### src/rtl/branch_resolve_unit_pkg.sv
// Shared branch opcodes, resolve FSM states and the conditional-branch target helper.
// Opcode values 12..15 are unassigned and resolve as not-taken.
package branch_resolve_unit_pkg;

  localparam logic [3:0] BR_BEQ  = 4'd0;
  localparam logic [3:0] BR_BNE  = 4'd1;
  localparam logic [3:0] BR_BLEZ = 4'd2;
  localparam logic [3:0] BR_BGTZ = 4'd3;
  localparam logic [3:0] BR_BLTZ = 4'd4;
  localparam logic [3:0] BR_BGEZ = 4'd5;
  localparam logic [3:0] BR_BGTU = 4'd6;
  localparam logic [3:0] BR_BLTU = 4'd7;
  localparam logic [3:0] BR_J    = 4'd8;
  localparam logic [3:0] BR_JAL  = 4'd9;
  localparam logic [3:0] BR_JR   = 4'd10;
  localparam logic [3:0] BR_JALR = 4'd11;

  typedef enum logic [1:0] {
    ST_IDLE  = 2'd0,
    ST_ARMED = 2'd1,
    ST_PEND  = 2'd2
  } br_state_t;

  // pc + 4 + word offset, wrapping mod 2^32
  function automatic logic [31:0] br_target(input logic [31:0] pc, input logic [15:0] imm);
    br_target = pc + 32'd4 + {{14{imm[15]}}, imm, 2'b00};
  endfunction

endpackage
+++
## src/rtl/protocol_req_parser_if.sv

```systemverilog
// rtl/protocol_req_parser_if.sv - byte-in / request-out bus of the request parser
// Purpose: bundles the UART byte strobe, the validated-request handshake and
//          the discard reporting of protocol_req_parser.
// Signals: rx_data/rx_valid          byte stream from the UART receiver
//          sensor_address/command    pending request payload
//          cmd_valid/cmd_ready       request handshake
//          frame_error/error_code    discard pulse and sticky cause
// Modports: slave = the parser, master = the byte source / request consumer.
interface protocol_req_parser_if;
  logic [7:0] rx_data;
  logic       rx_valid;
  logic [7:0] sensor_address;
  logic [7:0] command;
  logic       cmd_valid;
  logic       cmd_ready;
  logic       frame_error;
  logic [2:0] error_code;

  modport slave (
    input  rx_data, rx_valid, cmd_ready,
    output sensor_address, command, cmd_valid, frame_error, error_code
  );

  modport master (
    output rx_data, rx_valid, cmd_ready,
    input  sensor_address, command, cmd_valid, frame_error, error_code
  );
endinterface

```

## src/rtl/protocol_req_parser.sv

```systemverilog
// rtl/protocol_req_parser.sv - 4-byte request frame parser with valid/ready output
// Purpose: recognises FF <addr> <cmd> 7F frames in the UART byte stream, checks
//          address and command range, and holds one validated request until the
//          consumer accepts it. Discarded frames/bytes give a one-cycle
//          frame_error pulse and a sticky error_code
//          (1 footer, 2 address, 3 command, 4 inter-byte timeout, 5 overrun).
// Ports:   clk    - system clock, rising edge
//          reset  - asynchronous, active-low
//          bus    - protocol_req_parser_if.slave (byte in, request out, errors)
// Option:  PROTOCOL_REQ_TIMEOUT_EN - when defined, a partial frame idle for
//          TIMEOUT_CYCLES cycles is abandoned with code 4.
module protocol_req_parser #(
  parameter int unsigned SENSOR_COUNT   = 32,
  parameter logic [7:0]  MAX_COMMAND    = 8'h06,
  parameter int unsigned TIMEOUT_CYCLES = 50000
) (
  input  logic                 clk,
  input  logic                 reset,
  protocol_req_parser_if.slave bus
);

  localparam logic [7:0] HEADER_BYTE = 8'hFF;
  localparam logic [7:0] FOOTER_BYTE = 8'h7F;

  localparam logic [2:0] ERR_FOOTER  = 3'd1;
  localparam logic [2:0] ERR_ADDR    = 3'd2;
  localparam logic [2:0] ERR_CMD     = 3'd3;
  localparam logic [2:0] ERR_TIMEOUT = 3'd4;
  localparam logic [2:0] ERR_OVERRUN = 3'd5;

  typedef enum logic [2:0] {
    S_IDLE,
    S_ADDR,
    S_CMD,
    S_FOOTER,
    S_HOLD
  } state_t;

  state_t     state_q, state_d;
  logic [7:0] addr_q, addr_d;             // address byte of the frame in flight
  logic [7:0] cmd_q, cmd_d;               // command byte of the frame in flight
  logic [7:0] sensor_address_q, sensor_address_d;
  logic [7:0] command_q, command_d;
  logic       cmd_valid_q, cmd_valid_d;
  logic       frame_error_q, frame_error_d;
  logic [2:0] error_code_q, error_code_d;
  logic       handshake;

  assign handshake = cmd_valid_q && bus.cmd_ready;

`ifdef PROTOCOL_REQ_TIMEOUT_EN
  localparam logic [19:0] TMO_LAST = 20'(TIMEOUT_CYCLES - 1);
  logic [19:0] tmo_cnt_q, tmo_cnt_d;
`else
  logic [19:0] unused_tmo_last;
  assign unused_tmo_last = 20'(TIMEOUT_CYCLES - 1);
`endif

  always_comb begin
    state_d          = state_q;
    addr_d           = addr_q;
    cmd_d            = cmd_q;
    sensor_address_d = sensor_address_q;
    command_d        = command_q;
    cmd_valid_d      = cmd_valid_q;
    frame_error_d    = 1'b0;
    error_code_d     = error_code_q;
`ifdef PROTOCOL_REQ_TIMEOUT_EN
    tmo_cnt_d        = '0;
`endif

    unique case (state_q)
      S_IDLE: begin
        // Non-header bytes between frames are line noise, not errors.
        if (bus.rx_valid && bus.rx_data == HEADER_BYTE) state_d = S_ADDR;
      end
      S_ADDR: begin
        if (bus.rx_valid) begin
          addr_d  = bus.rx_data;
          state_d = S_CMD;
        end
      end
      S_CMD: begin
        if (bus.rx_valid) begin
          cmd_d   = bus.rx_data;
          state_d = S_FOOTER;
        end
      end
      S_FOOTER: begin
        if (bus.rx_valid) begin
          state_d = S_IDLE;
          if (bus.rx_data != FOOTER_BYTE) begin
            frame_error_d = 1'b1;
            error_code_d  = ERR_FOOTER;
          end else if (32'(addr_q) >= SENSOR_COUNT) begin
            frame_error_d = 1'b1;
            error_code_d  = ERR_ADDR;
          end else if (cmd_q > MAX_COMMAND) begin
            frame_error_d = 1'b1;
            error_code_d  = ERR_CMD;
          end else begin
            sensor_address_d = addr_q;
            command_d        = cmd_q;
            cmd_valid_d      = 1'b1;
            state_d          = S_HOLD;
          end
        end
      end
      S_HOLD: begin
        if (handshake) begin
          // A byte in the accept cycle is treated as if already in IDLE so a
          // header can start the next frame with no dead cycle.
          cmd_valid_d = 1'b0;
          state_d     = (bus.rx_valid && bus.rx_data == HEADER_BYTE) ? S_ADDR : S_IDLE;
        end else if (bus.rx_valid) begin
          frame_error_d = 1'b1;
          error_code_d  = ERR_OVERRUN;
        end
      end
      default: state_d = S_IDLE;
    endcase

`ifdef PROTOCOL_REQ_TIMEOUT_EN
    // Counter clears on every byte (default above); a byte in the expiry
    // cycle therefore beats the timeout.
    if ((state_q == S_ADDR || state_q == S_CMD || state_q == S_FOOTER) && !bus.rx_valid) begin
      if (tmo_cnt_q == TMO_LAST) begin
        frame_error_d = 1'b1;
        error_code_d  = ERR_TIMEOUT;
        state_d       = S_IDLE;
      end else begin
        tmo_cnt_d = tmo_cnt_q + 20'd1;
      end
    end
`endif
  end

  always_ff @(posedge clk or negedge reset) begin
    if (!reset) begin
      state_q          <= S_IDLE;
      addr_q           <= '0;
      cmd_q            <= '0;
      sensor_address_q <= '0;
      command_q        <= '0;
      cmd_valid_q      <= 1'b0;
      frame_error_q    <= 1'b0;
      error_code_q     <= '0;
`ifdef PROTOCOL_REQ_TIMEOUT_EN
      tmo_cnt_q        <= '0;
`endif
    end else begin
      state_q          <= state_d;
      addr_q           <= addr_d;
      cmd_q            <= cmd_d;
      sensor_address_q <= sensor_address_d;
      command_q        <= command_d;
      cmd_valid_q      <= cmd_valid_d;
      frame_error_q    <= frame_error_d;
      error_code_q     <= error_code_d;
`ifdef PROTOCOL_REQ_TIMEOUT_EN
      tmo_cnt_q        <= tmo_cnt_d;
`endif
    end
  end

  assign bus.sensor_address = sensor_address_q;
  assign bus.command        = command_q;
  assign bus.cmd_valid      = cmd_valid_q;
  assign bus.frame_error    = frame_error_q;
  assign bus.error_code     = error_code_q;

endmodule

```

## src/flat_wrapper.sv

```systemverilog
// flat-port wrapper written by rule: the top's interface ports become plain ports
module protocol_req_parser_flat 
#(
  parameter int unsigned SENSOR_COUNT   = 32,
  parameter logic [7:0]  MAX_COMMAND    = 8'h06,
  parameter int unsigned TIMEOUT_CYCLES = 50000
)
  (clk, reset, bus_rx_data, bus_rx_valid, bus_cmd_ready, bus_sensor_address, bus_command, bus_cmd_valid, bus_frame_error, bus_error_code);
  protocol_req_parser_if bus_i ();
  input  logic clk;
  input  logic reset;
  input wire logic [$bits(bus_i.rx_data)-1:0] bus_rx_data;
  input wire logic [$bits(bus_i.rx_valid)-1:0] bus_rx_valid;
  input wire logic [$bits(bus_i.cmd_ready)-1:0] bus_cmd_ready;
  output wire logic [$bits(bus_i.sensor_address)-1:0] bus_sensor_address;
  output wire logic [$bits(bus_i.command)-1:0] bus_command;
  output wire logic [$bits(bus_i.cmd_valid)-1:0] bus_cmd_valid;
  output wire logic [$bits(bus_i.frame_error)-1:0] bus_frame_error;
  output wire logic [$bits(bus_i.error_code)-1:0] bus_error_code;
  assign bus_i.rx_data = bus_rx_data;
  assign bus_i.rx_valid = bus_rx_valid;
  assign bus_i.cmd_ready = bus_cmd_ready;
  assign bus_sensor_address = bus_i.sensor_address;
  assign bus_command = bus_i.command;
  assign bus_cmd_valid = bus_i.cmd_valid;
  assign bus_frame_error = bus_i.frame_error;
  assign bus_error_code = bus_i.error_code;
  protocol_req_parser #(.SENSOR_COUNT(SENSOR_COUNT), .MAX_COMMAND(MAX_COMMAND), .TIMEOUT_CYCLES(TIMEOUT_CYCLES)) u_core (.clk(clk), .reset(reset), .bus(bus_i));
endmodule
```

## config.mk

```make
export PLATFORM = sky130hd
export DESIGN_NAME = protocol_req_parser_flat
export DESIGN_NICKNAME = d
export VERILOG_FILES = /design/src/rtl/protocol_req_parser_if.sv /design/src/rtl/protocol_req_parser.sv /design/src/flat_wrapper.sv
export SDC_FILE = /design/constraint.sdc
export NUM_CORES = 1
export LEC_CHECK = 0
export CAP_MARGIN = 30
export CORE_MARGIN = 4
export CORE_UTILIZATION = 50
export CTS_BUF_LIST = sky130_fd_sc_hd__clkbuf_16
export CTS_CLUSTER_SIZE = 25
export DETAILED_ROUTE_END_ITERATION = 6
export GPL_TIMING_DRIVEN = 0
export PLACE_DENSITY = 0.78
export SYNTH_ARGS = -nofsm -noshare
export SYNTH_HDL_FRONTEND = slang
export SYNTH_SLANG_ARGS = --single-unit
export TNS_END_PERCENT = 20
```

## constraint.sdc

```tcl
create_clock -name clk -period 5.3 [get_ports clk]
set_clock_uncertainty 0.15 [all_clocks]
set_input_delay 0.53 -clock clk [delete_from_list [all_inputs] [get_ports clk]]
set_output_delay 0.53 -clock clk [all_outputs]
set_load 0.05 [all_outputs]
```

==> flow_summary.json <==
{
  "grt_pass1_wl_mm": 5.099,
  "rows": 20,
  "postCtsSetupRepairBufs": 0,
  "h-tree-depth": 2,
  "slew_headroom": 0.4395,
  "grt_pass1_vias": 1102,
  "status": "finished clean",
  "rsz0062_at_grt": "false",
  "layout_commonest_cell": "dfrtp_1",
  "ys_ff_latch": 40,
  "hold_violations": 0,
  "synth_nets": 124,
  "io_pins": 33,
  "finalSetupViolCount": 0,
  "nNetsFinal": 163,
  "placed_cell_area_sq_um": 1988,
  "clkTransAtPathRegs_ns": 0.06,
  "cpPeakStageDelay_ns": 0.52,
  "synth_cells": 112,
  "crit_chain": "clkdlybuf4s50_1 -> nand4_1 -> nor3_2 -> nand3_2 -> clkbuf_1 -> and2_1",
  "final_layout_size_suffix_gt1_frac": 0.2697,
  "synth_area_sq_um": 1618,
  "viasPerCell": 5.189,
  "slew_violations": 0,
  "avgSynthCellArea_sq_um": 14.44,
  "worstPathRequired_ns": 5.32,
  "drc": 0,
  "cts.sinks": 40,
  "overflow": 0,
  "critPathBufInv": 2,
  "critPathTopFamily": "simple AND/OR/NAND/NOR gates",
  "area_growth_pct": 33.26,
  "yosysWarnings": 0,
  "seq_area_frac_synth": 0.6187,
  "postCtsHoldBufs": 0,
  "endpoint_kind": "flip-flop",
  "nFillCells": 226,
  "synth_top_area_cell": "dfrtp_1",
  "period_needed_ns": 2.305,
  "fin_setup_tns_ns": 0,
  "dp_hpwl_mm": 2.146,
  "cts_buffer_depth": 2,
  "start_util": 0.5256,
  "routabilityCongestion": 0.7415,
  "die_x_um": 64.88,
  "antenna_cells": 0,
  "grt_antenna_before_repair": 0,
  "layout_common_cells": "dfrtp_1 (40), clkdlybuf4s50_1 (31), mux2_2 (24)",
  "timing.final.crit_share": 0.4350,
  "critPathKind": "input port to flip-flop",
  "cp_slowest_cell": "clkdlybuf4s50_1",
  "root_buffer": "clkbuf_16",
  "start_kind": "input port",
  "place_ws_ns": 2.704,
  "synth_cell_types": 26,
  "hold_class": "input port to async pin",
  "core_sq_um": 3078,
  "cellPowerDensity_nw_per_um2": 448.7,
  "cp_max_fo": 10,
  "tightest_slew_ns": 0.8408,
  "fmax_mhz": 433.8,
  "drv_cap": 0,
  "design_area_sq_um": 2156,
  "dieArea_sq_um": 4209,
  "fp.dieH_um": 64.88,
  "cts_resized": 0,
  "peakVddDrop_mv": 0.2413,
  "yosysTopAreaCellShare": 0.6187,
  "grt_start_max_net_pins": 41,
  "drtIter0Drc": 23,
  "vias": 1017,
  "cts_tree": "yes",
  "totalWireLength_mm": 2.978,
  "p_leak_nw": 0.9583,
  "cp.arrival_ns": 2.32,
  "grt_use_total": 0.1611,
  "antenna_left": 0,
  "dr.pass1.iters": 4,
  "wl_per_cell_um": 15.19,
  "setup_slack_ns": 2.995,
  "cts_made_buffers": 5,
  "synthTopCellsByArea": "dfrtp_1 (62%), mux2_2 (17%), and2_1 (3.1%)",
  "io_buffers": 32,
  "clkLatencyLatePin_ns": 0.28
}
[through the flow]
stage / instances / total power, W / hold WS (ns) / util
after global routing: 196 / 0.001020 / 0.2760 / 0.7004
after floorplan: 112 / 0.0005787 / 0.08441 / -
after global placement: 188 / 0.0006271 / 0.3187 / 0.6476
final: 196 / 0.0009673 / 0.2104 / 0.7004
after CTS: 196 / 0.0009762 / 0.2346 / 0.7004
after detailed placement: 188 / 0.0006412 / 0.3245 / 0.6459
+++
What you have to do: Looking at the records above, return exactly the lines from the line with "after global routing: 196" to the line with "after CTS: 196 / 0.0009762 / 0.2346 / 0.7004", both ends included.

Your response:
after global routing: 196 / 0.001020 / 0.2760 / 0.7004
after floorplan: 112 / 0.0005787 / 0.08441 / -
after global placement: 188 / 0.0006271 / 0.3187 / 0.6476
final: 196 / 0.0009673 / 0.2104 / 0.7004
after CTS: 196 / 0.0009762 / 0.2346 / 0.7004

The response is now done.